[Stored items from a collection]

File: config.mk
export PLATFORM = sky130hd
export DESIGN_NAME = pet_timer
export DESIGN_NICKNAME = d
export VERILOG_FILES = /design/src/logic/pet_elapsed.v /design/src/logic/pet_timer.v
export VERILOG_INCLUDE_DIRS = /design/src /design/src/pkg
export SDC_FILE = /design/constraint.sdc
export NUM_CORES = 1
export LEC_CHECK = 0
export ABC_AREA = 1
export BUFFER_PORTS_ARGS = -buffer_cell sky130_fd_sc_hd__buf_2
export CORE_MARGIN = 2
export CORE_UTILIZATION = 35
export CTS_CLUSTER_SIZE = 40
export DETAILED_ROUTE_END_ITERATION = 10
export GPL_ROUTABILITY_DRIVEN = 0
export SYNTH_ARGS = -nofsm -noshare
export SYNTH_HDL_FRONTEND = slang
export SYNTH_SLANG_ARGS = --single-unit
File: constraint.sdc
create_clock -name pclk -period 5.7 [get_ports pclk]
set_input_delay 0.855 -clock pclk [delete_from_list [all_inputs] [get_ports pclk]]
set_output_delay 0.855 -clock pclk [all_outputs]
set_load 0.1 [all_outputs]
File: src/pkg/pet_map.vh
// Purpose: Register map, field layout, reset values and mode codes of the periodic event timer.
// Assumes: APB slave with 32-bit data, one aligned word per register.
// Notes: Included by the timer, its checker and its bench.
//
// Overview of operation
// - Event output is high for exactly one scan cycle per reached set time.
// - Reset input high disables the event output; low enables it.
// - Start day, hour, minute and second settings are compared with the real-time clock.
// - Monthly mode pulses once a month at start day, hour, minute, second.
// - Monthly start day above 31 is 31; short months pulse on their last day.
// - Weekly mode pulses once a week on start weekday at start time.
// - Daily mode pulses once a day at the start hour, minute, second.
// - Time cycle mode starts at start time, then pulses every cycle interval.
// - Once a time cycle runs, start time is ignored until reset goes high.
// - Time cycle: reset high stops cycle and holds start; low arms start compare.
// - Reset cycle mode starts timing on the reset input falling edge.
// - Reset cycle mode also pulses one scan cycle at that falling edge.
// - Reset cycle repeats until reset goes high, which stops it.
// - Interval and start time take hours 0-23, minutes 0-59, seconds 0-59.
`ifndef PET_MAP_VH
`define PET_MAP_VH

`define PET_ADDR_W        12
`define PET_OFS_CTRL      12'h000
`define PET_OFS_START     12'h004
`define PET_OFS_CYCLE     12'h008
`define PET_OFS_STATUS    12'h00C
`define PET_OFS_ELAPSED   12'h010

`define PET_CTRL_MODE_LSB 0
`define PET_CTRL_MODE_MSB 2
`define PET_CTRL_RESET    32'h0000_0002

`define PET_SEC_LSB       0
`define PET_SEC_MSB       5
`define PET_MIN_LSB       8
`define PET_MIN_MSB       13
`define PET_HOUR_LSB      16
`define PET_HOUR_MSB      20
`define PET_DAY_LSB       24
`define PET_DAY_MSB       29
`define PET_START_RESET   32'h0100_0000
`define PET_CYCLE_RESET   32'h0000_0000

`define PET_ST_RUNNING    0
`define PET_ST_EVENT      1
`define PET_ST_RESET_IN   2
`define PET_ST_PENDING    3

`define PET_MODE_MONTHLY  3'h0
`define PET_MODE_WEEKLY   3'h1
`define PET_MODE_DAILY    3'h2
`define PET_MODE_TIMECYC  3'h3
`define PET_MODE_RSTCYC   3'h4

`define PET_DAY_MAX       6'h1F
`define PET_SECS_PER_MIN  17'h0003C
`define PET_SECS_PER_HOUR 17'h00E10
`define PET_SECS_W        17

`endif
File: src/logic/pet_elapsed.v
// Purpose: Counts whole seconds of a running cycle and reloads at the programmed interval.
// Assumes: sec_strobe is one clock wide, once per second, synchronous to pclk.
// Notes: A zero interval never reloads, so such a cycle gives only its start pulse.
`timescale 1ns/1ps
module pet_elapsed #(
  parameter W = 17
) (
  input  wire         pclk,
  input  wire         presetn,
  input  wire         ce,
  input  wire         restart,
  input  wire         run,
  input  wire         sec_strobe,
  input  wire [W-1:0] interval,
  output reg          reload,
  output reg  [W-1:0] count
);

  wire [W-1:0] count_inc;
  assign count_inc = count + {{(W-1){1'b0}}, 1'b1};

  always @(posedge pclk or negedge presetn) begin
    if (!presetn) begin
      count  <= {W{1'b0}};
      reload <= 1'b0;
    end else if (ce) begin
      reload <= 1'b0;
      if (restart || !run) begin
        count <= {W{1'b0}};
      end else if (sec_strobe) begin
        if (interval != {W{1'b0}} && count_inc >= interval) begin
          count  <= {W{1'b0}};
          reload <= 1'b1;
        end else begin
          count <= count_inc;
        end
      end
    end
  end

endmodule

**What you have to do:** Beginning with the line that contains "reload <= 1'b1;", restate word for word each line through the last one in the data, and write nothing more.

**Solution for this task:**
          reload <= 1'b1;
        end else begin
          count <= count_inc;
        end
      end
    end
  end

endmodule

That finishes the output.